By contrast, specimens treated with EDTA achieved the lowest bond strength values despite EDTA being also a mild acid. SEM images showed that after EDTA application, the dentin surface was still covered by the smear layer (Fig. 3c). However, EDTA is a chelating agent that depletes Ca levels, modifying the smear layer [41, 42]. Consequently, EDTA would not enhance micromechanical interlocking with the underlying dentin and would also hamper the chemical reaction produced between dentin hydroxyapatite and RelyX Unicem 2, according to previous studies [23, 24].

Regarding the influence of root dentin depth, push-out bond strength values of RelyX Unicem 2 were similar along the root canal depth. The bond strength of resin cements have been described to decrease from the coronal to the apical third [43, 44]. The main reasons described are the light attenuation through the fiber post and the histological characteristics of the root canal, as the number of dentinal tubules decreases along the radicular depth and the presence of sclerotic dentine increases with age [45, 46]. Notwithstanding, literature shows controversial results when RelyX Unicem 2 or its previous version has been tested. Some authors reported higher bond strength values at the coronal and middle thirds than at the apical one [14, 47], whereas others reported that RelyX Unicem behaved homogenously along the radicular length as found in the current study [26, 48]. The main reason that could explain this homogenous behavior is its dual-cured nature, which allows polymerization where light does not reach [49].

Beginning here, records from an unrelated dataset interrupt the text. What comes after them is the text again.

File: src/include/soc_config.svh
`ifndef SOC_CONFIG_SVH
`define SOC_CONFIG_SVH

// bus widths, one word each
`define SOC_ADDR_W 16
`define SOC_DATA_W 32

// byte strobes per data word
`define SOC_STRB_W (`SOC_DATA_W / 8)

// slave select, 0 internal memory, 1 timer
`define SOC_SEL_BIT 15

// boot control register instead of sram
`define SOC_CTRL_BIT 14

// word address widths
`define SOC_SRAM_AW 10
`define SOC_ROM_AW 8

// cpu reset pulse length in cycles
`define SOC_RST_CYCLES 4

`endif
File: src/soc_pkg.sv
`default_nettype none

package soc_pkg;

`include "soc_config.svh"

   // timer register map
   typedef enum logic [1:0] {
      TMR_COUNT  = 2'd0,
      TMR_CTRL   = 2'd1,
      TMR_CMP    = 2'd2,
      TMR_STATUS = 2'd3
   } timer_reg_e;

   // internal memory view of an address
   typedef struct packed {
      logic                                sel;
      logic                                ctrl;
      logic [`SOC_ADDR_W-`SOC_SRAM_AW-5:0] rsvd;
      logic [`SOC_SRAM_AW-1:0]             word;
      logic [1:0]                          byte_off;
   } soc_mem_addr_t;

   // peripheral view, register index right above the byte bits
   typedef struct packed {
      logic                   sel;
      logic [`SOC_ADDR_W-6:0] rsvd;
      timer_reg_e             reg_idx;
      logic [1:0]             byte_off;
   } soc_periph_addr_t;

   typedef union packed {
      logic [`SOC_ADDR_W-1:0] raw;
      soc_mem_addr_t          mem;
      soc_periph_addr_t       periph;
   } soc_addr_t;

endpackage

`default_nettype wire

File: src/soc_split.sv
`timescale 1ns/1ps
`default_nettype none

`include "soc_config.svh"

module soc_split
   import soc_pkg::*;
(
   input  wire                                clk_i,
   input  wire                                arst_n_i,

   // master
   input  wire                                m_valid_i,
   input  wire  [`SOC_ADDR_W-1:0]             m_addr_i,
   input  wire  [`SOC_DATA_W-1:0]             m_wdata_i,
   input  wire  [`SOC_STRB_W-1:0]             m_wstrb_i,
   output logic                               m_ready_o,
   output logic [`SOC_DATA_W-1:0]             m_rdata_o,
   output logic                               m_rvalid_o,

   // slaves, index 0 is the internal memory
   output logic [1:0]                         s_valid_o,
   output logic [1:0][`SOC_ADDR_W-1:0]        s_addr_o,
   output logic [1:0][`SOC_DATA_W-1:0]        s_wdata_o,
   output logic [1:0][`SOC_STRB_W-1:0]        s_wstrb_o,
   input  wire  [1:0]                         s_ready_i,
   input  wire  [1:0][`SOC_DATA_W-1:0]        s_rdata_i,
   input  wire  [1:0]                         s_rvalid_i
);

   soc_addr_t m_addr;
   logic      sel;
   logic      rd_acc;
   logic      rd_pend_q;
   logic      rd_sel_q;

   assign m_addr.raw = m_addr_i;
   assign sel        = m_addr.mem.sel;

   // request path is purely combinational
   always_comb begin
      for (int s = 0; s < 2; s++) begin
         s_valid_o[s] = m_valid_i && (sel == 1'(s));
         s_addr_o[s]  = m_addr_i;
         s_wdata_o[s] = m_wdata_i;
         s_wstrb_o[s] = m_wstrb_i;
      end
   end

   assign m_ready_o = s_ready_i[sel];

   assign rd_acc = m_valid_i && m_ready_o && (m_wstrb_i == '0);

   // remember who owes the next read response
   always_ff @(posedge clk_i or negedge arst_n_i) begin
      if (!arst_n_i) begin
         rd_pend_q <= 1'b0;
         rd_sel_q  <= 1'b0;
      end else begin
         rd_pend_q <= rd_acc;
         if (rd_acc) begin
            rd_sel_q <= sel;
         end
      end
   end

   assign m_rvalid_o = rd_pend_q && s_rvalid_i[rd_sel_q];
   assign m_rdata_o  = s_rdata_i[rd_sel_q];

   // slaves never answer in the same cycle
   a_one_rvalid : assert property (
      @(posedge clk_i) disable iff (!arst_n_i)
      !(s_rvalid_i[0] && s_rvalid_i[1])
   );

   // an accepted read is always answered by the slave it went to
   a_resp_due : assert property (
      @(posedge clk_i) disable iff (!arst_n_i)
      rd_pend_q |-> s_rvalid_i[rd_sel_q]
   );

endmodule

`default_nettype wire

According to the results aforementioned, the application of phosphoric acid or PAA improves the bond strength of RelyX Unicem 2 when luting fiber posts. Notwithstanding, SARCs are not a homogenous group neither in composition nor in adhesion mechanism [8, 50]; thus, other SARCs should also be tested. In addition, it would be interesting to evaluate how these improved results endure the test of time.

Finally, under the experimental conditions of this study, the following conclusions can be drawn:

  • The bond strength of the self-adhesive resin cement RelyX Unicem 2 is increased by treating the root canal dentin with 35 % phosphoric acid or with 25 % PAA before luting fiber post, whereas the conditioning with 17 % EDTA is not beneficial.

  • The root depth did not influence the push-out bond strength of this self-adhesive resin cement.